Aim of the task: Report how many lines in the records below hold the word "assigned". Add nothing to the number.
══ The records ══
===== src/rtl/hood_display_driver.sv =====
// hood_display_driver: scans mode, countdown and wall-clock onto an 8-digit 7-segment display.
// A frame snapshot taken at each 7->0 wrap keeps every rendered frame coherent.
module hood_display_driver #(
  parameter int CLK_FREQ = 100_000_000,
  parameter int SCAN_HZ  = 1000,
  parameter int BLINK_HZ = 2,
  parameter int BLINK_TH = 5
) (
  input  logic       clk,
  input  logic       reset,
  input  logic [2:0] state,
  input  logic [7:0] time_left,
  input  logic [4:0] clock_hh,
  input  logic [5:0] clock_mm,
  input  logic [5:0] clock_ss,
  output logic [7:0] seg,
  output logic [7:0] an
);
  localparam int SCAN_DIV  = CLK_FREQ / (SCAN_HZ * 8);
  localparam int BLINK_DIV = CLK_FREQ / (2 * BLINK_HZ);
  localparam int SW = $clog2(SCAN_DIV);
  localparam int BW = $clog2(BLINK_DIV);

  logic [SW-1:0]   scan_cnt;
  logic [BW-1:0]   blink_cnt;
  logic            blink_phase, tick, btick, wrap, blink_off;
  logic [2:0]      idx, idx_n, st_s;
  logic [7:0]      tl_s, hh_p, mm_p, ss_p;
  logic [4:0]      hh_s;
  logic [5:0]      mm_s, ss_s;
  logic [19:0]     dd;
  logic [3:0]      bcnt, h_d, t_d, o_d;
  logic [7:0][7:0] g;

  function automatic logic [7:0] dig(input logic [3:0] d);
    case (d)
      4'd0: dig = 8'h3f;
      4'd1: dig = 8'h06;
      4'd2: dig = 8'h5b;
      4'd3: dig = 8'h4f;
      4'd4: dig = 8'h66;
      4'd5: dig = 8'h6d;
      4'd6: dig = 8'h7d;
      4'd7: dig = 8'h07;
      4'd8: dig = 8'h7f;
      4'd9: dig = 8'h6f;
      default: dig = 8'h00;
    endcase
  endfunction

  function automatic logic [7:0] split(input logic [5:0] v);
    split = v >= 6'd50 ? {4'd5, 4'(v - 6'd50)} :
            v >= 6'd40 ? {4'd4, 4'(v - 6'd40)} :
            v >= 6'd30 ? {4'd3, 4'(v - 6'd30)} :
            v >= 6'd20 ? {4'd2, 4'(v - 6'd20)} :
            v >= 6'd10 ? {4'd1, 4'(v - 6'd10)} : {4'd0, v[3:0]};
  endfunction

  function automatic logic [15:0] pair(input logic [7:0] p, input logic bad, input logic dp);
    pair = bad ? {8'h79, 8'h79 | {dp, 7'd0}} : {dig(p[7:4]), dig(p[3:0]) | {dp, 7'd0}};
  endfunction

  // One double-dabble step: add-3 correction on each BCD nibble, then shift.
  function automatic logic [19:0] dab(input logic [19:0] v);
    dab = {v[19:16] >= 4'd5 ? v[19:16] + 4'd3 : v[19:16],
           v[15:12] >= 4'd5 ? v[15:12] + 4'd3 : v[15:12],
           v[11:8]  >= 4'd5 ? v[11:8]  + 4'd3 : v[11:8],
           v[7:0]} << 1;
  endfunction

  always_comb begin
    tick      = scan_cnt == SW'(SCAN_DIV - 1);
    btick     = blink_cnt == BW'(BLINK_DIV - 1);
    idx_n     = an == 8'd0 ? 3'd0 : idx + 3'd1;
    wrap      = tick && an != 8'd0 && idx == 3'd7;
    hh_p      = split({1'b0, hh_s});
    mm_p      = split(mm_s);
    ss_p      = split(ss_s);
    blink_off = tl_s != 8'd0 && tl_s <= 8'(BLINK_TH) && !blink_phase;
    g         = '0;
    g[7]      = st_s == 3'd7 ? 8'h79 : dig({1'b0, st_s});
    case (st_s)
      3'd1: g[3:0] = {4{8'h40}};
      3'd2: g[0] = dig(4'd1);
      3'd3: g[0] = dig(4'd2);
      3'd4, 3'd5: begin
        g[2] = h_d == 4'd0 || blink_off ? 8'h00 : dig(h_d);
        g[1] = (h_d == 4'd0 && t_d == 4'd0) || blink_off ? 8'h00 : dig(t_d);
        g[0] = blink_off ? 8'h00 : dig(o_d);
      end
      3'd6: g[5:0] = {pair(hh_p, hh_s > 5'd23, 1'b1), pair(mm_p, mm_s > 6'd59, 1'b1),
                      pair(ss_p, ss_s > 6'd59, 1'b0)};
      default: ;
    endcase
  end

  always_ff @(posedge clk or posedge reset) begin
    if (reset) begin
      scan_cnt    <= '0;
      blink_cnt   <= '0;
      blink_phase <= 1'b1;
      idx         <= '0;
      seg         <= '0;
      an          <= '0;
      st_s        <= '0;
      tl_s        <= '0;
      hh_s        <= '0;
      mm_s        <= '0;
      ss_s        <= '0;
      dd          <= '0;
      bcnt        <= '0;
      h_d         <= '0;
      t_d         <= '0;
      o_d         <= '0;
    end else begin
      scan_cnt  <= tick ? '0 : scan_cnt + SW'(1);
      blink_cnt <= btick ? '0 : blink_cnt + BW'(1);
      if (btick) blink_phase <= !blink_phase;
      if (tick) begin
        idx <= idx_n;
        an  <= 8'd1 << idx_n;
        seg <= g[idx_n];
      end
      if (wrap) begin
        st_s <= state;
        tl_s <= time_left;
        hh_s <= clock_hh;
        mm_s <= clock_mm;
        ss_s <= clock_ss;
        dd   <= {12'd0, time_left};
        bcnt <= 4'd1;
      end else if (bcnt == 4'd9) begin
        {h_d, t_d, o_d} <= dd[19:8];
        bcnt            <= '0;
      end else if (bcnt != 4'd0) begin
        dd   <= dab(dd);
        bcnt <= bcnt + 4'd1;
      end
    end
  end
endmodule


===== config.mk =====
export PLATFORM = sky130hd
export DESIGN_NAME = hood_display_driver
export DESIGN_NICKNAME = d
export VERILOG_FILES = /design/src/rtl/hood_display_driver.sv
export SDC_FILE = /design/constraint.sdc
export NUM_CORES = 1
export LEC_CHECK = 0
export CORE_AREA = 3 3 130 163
export CTS_CLUSTER_DIAMETER = 200
export CTS_CLUSTER_SIZE = 10
export DETAILED_ROUTE_END_ITERATION = 12
export DIE_AREA = 0 0 133 166
export PLACE_DENSITY = 0.61
export SLEW_MARGIN = 20
export SYNTH_ARGS = -nofsm -noshare
export SYNTH_HDL_FRONTEND = slang
export SYNTH_SLANG_ARGS = --single-unit

===== constraint.sdc =====
create_clock -name clk -period 4.7 [get_ports clk]
set_input_delay 0.705 -clock clk [delete_from_list [all_inputs] [get_ports clk]]
set_output_delay 0.705 -clock clk [all_outputs]
set_load 0.05 [all_outputs]

Word-level counts from Yosys, hierarchy flattened
Memories as Yosys holds them, arrays and structs flattened.
Cells that the tools add are included.
{ "word_totals": {"wordCells": 144, "n_memories": 10, "out_inout_bits": 16, "mem_bits_ro": 1064, "register_bits": 123, "in_bits": 30} }
{ "classes": {"magnitude_cmp": 23, "addsub": 22, "n_bitwise": 1, "shifts": 1, "n_eq_ne": 12, "muxes": 40, "reduce_logical": 19} }
{ "mem_list": {"columns": ["name", "words", "word_bits", "read_ports", "rd_clocked_by_memory_dff", "wr", "line", "text"], "rows": [
  ["(no name shown)", 16, 7, 1, 0, 0, "36", "case (d)"],
  ["(no name shown)", 16, 7, 1, 0, 0, "36", null],
  ["(no name shown)", 16, 7, 1, 0, 0, "36", null],
  ["(no name shown)", 16, 7, 1, 0, 0, "36", null],
  ["(no name shown)", 16, 7, 1, 0, 0, "36", null],
  ["(no name shown)", 16, 7, 1, 0, 0, "36", null],
  ["4 more memories", null, null, null, null, null, null, null]
]} }
{ "ops": {"columns": ["cell", "count"], "rows": [
  ["$mux W16", 4],
  ["$mux W20", 3],
  ["$pmux W16 S3", 1],
  ["$mux W7", 6],
  ["$mux W8", 5],
  ["$pmux W8 S5", 1],
  ["$mux W6", 6],
  ["$sub A4 B4 Y4 const B", 9],
  ["$add A25 B1 Y25 const B", 1],
  ["$eq A25 B25 Y1 const B", 1],
  ["$mux W25", 1],
  ["$bmux W8 S3", 1],
  ["$ge A6 B5 Y1 const B", 4],
  ["$ge A6 B6 Y1 const B", 4],
  ["$mux W4", 5],
  ["$pmux W8 S2", 1],
  ["$reduce_bool A8 Y1", 2],
  ["$eq A3 B3 Y1 const B", 5],
  ["$mux W5", 3],
  ["$add A14 B1 Y14 const B", 1],
  ["$eq A14 B14 Y1 const B", 1],
  ["$mux W14", 1],
  ["$ge A4 B3 Y1 const B", 3],
  ["$ge A5 B6 Y1 const B", 2],
  ["other kinds (30)", 47]
]} }

Longest topological paths before layout
An unclocked memory read counts as a cell.
{ "logic_depth": {"depth_word": 11, "depth_mapped": 17, "mapped_depth_nobuf": 16} }

Worst setup path before layout
OpenSTA, ideal clock, no wires.
{ "synth_path": {"path_kind": "register to register", "from": "register mm_s[2]", "to": "register seg[6]", "t_arrival_ps": 3254, "n_path_buf": 0, "slack_ps": 1358, "path_stages_with_launch": 14, "setup_time_ps": 87, "cell_sequence": "dfrtp_1 -> inv_1 -> ha_1 -> a2111o_1 -> a41o_2 -> a221oi_4 -> xnor2_1 -> inv_1 -> ha_1 -> a2111oi_0 -> a22oi_1 -> o211ai_1 -> a221oi_1 -> o211ai_1"} }
{ "synth_between": {"elab_chain_len": 11, "elab_cells_between_ends": 23, "cone_classes": "add/sub: 5; order compare: 6; mux: 10; memory: 2"} }
{ "synth_lines": {"columns": ["element", "line", "text"], "rows": [
  ["from (decl)", "30", "logic [5:0] mm_s, ss_s;"],
  ["from (signal assigned)", "128", "mm_s <= clock_mm;"],
  ["$ge A6 B4 Y1 / $sub A4 B4 Y4 (equally long branches)", "56", "v >= 6'd10 ? {4'd1, 4'(v - 6'd10)} : {4'd0, v[3:0]};"],
  ["$mux W5", "56", null],
  ["$mux W6", "55", "v >= 6'd20 ? {4'd2, 4'(v - 6'd20)} :"],
  ["$mux W6", "54", "v >= 6'd30 ? {4'd3, 4'(v - 6'd30)} :"],
  ["$mux W7", "53", "v >= 6'd40 ? {4'd4, 4'(v - 6'd40)} :"],
  ["$mux W7", "52", "split = v >= 6'd50 ? {4'd5, 4'(v - 6'd50)} :"],
  ["$mem_v2 Z16 W7", null, null],
  ["$mux W16 (*)", "60", "pair = bad ? {8'h79, 8'h79 | {dp, 7'd0}} : {dig(p[7:4]), dig(p[3:0]) | {dp, 7'd0}};"],
  ["$pmux W16 S3 / $pmux W8 S2 (equally long branches)", "82", "case (st_s)"],
  ["$bmux W8 S3 (*)", "122", "seg <= g[idx_n];"],
  ["$mux W8 (not written as such) (*)", "122", null],
  ["to (signal assigned)", "122", null],
  ["to (decl)", "16", "output logic [7:0] seg,"]
]} }
Every way passes the cells marked *; elsewhere a longest branch is shown, timed or not. The select of a mux whose other input is x is not followed.
A chain may end at the register's enable or synchronous reset.

Worst setup path after layout
{ "layout_path": {"from": "register mm_s[3]", "to": "register seg[6]"} }
Same word-level chain as after synthesis.

==> impl_metrics.tcl <==
set metrics [dict create \
    clock-root-buffer "clkbuf_16" \
    hold_class "reg -> reg" \
    yosys_warnings 0 \
    cts.path.max_buffers 2 \
    place_congestion 0.906 \
    clk_latency_ns 0.42 \
    required_ns 5.03 \
    syn_inst 1029 \
    final_util_pct 51.3 \
    fin_ws_ns 0.777 \
    grt_usage_pct 19.8 \
    yosysMostFrequentCell "nand2_1" \
    crit_path_start "mm_s[3]$_DFFE_PP0P_" \
    synth.cell_area_um2 8820 \
    synth_commonest_cells "nand2_1, dfrtp_1, nor2_1" \
    use_met3_pct 4.09 \
    cp-end-kind "flip-flop" \
    ys.flop_type "dfrtp_1" \
    async_reset_ff_share_pct 100 \
    preCtsSetupSlack_ns 0.873 \
    crit_buf_inv 2 \
    worstMarginPinSlew_ns 0.926 \
    numCtsBuffers 17 \
    core-area_um2 19600 \
    fin_nets 1163 \
    post_route_cells_drive_above_1_share_pct 6.37 \
    synth_top_area_cell "dfrtp_1" \
    post_cts_resized 0 \
    grt_pass1_wl_um 36300 \
    synth.avg_cell_area_um2 8.58 \
    die_w_um 133 \
    rr_endpoint "seg[6]$_DFFE_PP0N_" \
    fin_cells 1332 \
    reg2reg_from "mm_s[3]$_DFFE_PP0P_" \
    antenna_cells 0 \
    overflow 0 \
    r2r_slack_ns 0.78 \
    ant_nets 0 \
    finalSetupTns_ns 0 \
    cts_sinks 123 \
    synthesis.nets 1138 \
    place_inst 1300 \
    dp_hpwl_um 15300 \
    synthDistinctLibCells 85 \
    synth_top_area_share_pct 34.6 \
    finalMaxSlewViolations 0 \
    dr.first_iter.drc_count 383 \
    grt_busiest_layer "met2" \
    grt_use_met1_pct 25.3 \
    critPathCapture "seg[6]$_DFFE_PP0N_" \
    status "complete, no violations" \
    htreeDepth 4 \
    relSlewSlack_pct 38.0 \
    path_clk_slew_ns 0.06 \
    cp-start-kind "flip-flop" \
    hold_viol_final 0 \
    grt_max_degree 69 \
    io_buffers 45 \
    clock_skew_ns 0.0112 \
    top_level_ports 46 \
    cpPeakStageDelay_ns 0.60 \
    cts_setup_buffers 0 \
    vdd_drop_max_uv 225 \
    p_leak_nw 4.27 \
    drcViolationCount 0 \
    cp_cell_sequence "inv_1 > ha_1 > a21boi_0 > a211oi_1 > a221oi_4 > xnor2_1 > inv_1 > ha_1 > a2111oi_0 > a22oi_1 > o211ai_1 > a221oi_1 > o211ai_1" \
    drt_wl_total_um 21400 \
    antenna_found_initial 0 \
    grtUsageMet2_pct 32.6 \
    period_needed_ns 3.92 \
    rsz0062_at_grt "no" \
    fin_crit_sh_pct 83.5 \
    fmaxAchievable_ghz 0.255 \
    synthTopCellsByArea "dfrtp_1, ha_1, nand2_1" \
    synth_edf_count 0 \
    crit_fanout 13 \
    initial_core_util_pct 45.0 \
    grt_pass1_vias 7365 \
    cp.arrival_ns 4.26 \
    via_per_inst 5.68 \
    final-setup-viol-count 0 \
    ys_ff_latch 123 \
    rows 57 \
    dieHeight_um 166 \
    critPathKind "reg -> reg" \
    fillCellCount 1867 \
    path_delay_family "compound AO/OA/AOI/OAI gates" \
    worstRegToRegCells 13 \
    vias 7572 \
    cts_tree "built" \
    die_area_um2 22100 \
    dpl_cell_area_um2 9450 \
    yosysSeqAreaShare_pct 34.9 \
    cellPowerDensity_nw_per_um2 247 \
    syn2layout_area_growth_pct 14.1 \
    hold_buffers 0 \
    design_area_um2 10100 \
    routedWlPerCell_um 16.1 \
    dr.pass1.iters 6 \
    crit_slowest_cell "dfrtp_1" \
    cp.depth 13 \
    maxCapViolCount 0 \
]
registers in the layout (all words and copies together), names as in the netlist, 4 cells and up:
name / flops
an: 8
bcnt: 4
blink_cnt: 25
dd: 20
h_d: 4
hh_s: 5
mm_s: 6
o_d: 4
scan_cnt: 14
seg: 8
ss_s: 6
t_d: 4
tl_s: 8
metrics by stage:
step	hold WS [ns]	power, mW
6_report	0.468	2.48
5_1_grt	0.501	2.57
4_1_cts	0.471	2.51
3_5_place_dp	0.459	1.13
3_3_place_gp	0.455	1.13
2_1_floorplan	0.439	1.09
area by class of cell:
type                       instances  area [µm²]  area share, %
inverter                          55         209           2.08
clock inverter                    14         185           1.84
clock buffer                      18         429           4.26
tap                              265         332           3.29
multi-input combinational        804        5310           52.7
timing repair buffer              53         523           5.20
sequential                       123        3080           30.6
power breakdown:
| group | switching (mW) | internal (mW) | total, mW |
|---|---|---|---|
| logic | 0.0247 | 0.0230 | 0.0477 |
| registers | 0 | 1.06 | 1.06 |
| clock network | 0.530 | 0.846 | 1.38 |
| total | 0.555 | 1.93 | 2.48 |
cell families (layout without fill, tap and decap cells):
family          after synthesis  after routing  share of synthesized area, %
xor+xnor                     49             49                          4.86
compound gates              276            276                          20.7
buf+inv                     102            140                          4.98
flops                       123            123                          34.9
mux                          21             21                          2.55
fa+ha+maj                    79             79                          11.2
simple gates                379            379                          20.8
worst register-to-register path: stages (launching register included):
cell	delay, ns
dfrtp_1	0.60
inv_1	0.21
ha_1	0.24
a21boi_0	0.47
a211oi_1	0.20
a221oi_4	0.35
xnor2_1	0.38
inv_1	0.23
ha_1	0.25
a2111oi_0	0.30
a22oi_1	0.16
o211ai_1	0.14
a221oi_1	0.11
o211ai_1	0.22
worst min-delay path by stage:
stage	start	end	slack, ns	cells past startpoint
final	blink_cnt[4]$_DFF_PP0_	blink_cnt[4]$_DFF_PP0_	0.47	1
after global routing	blink_cnt[4]$_DFF_PP0_	blink_cnt[4]$_DFF_PP0_	0.50	1
after floorplan	blink_cnt[4]$_DFF_PP0_	blink_cnt[4]$_DFF_PP0_	0.44	1
after global placement	blink_cnt[4]$_DFF_PP0_	blink_cnt[4]$_DFF_PP0_	0.46	1
after CTS	blink_cnt[4]$_DFF_PP0_	blink_cnt[4]$_DFF_PP0_	0.47	1
after detailed placement	blink_cnt[4]$_DFF_PP0_	blink_cnt[4]$_DFF_PP0_	0.46	1
placed cells by master, fill, tap and decap left out, types with 7 or more instances in the layout:
cell | Yosys | routed
a211oi_1 | 13 | 13
a21oi_1 | 67 | 67
a31oi_1 | 10 | 10
and3_1 | 12 | 11
buf_4 | 3 | 7
clkbuf_16 | 0 | 17
clkdlybuf4s50_1 | 0 | 45
dfrtp_1 | 122 | 122
ha_1 | 79 | 79
inv_1 | 54 | 53
mux2i_1 | 12 | 12
nand2_1 | 154 | 154
nand2b_1 | 10 | 10
nand3_1 | 38 | 38
nand3b_1 | 7 | 7
nand4_1 | 8 | 8
nor2_1 | 80 | 80
nor2b_1 | 8 | 8
nor3_1 | 16 | 16
o2111ai_1 | 7 | 7
o211ai_1 | 12 | 12
o21ai_0 | 75 | 75
o21ai_1 | 7 | 7
o22ai_1 | 9 | 9
o31ai_1 | 7 | 7
or3_1 | 11 | 11
xnor2_1 | 24 | 24
xor2_1 | 25 | 25
routing by layer:
metal  share of wire [%]  up-vias
li1                    -     3721
met1                  45     3609
met2                  48      190
met3                 3.9       52
met4                 3.1        0
met5                   0        -
No activity file was read; power rests on OpenSTA's default activity.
═══
Exercise response: 2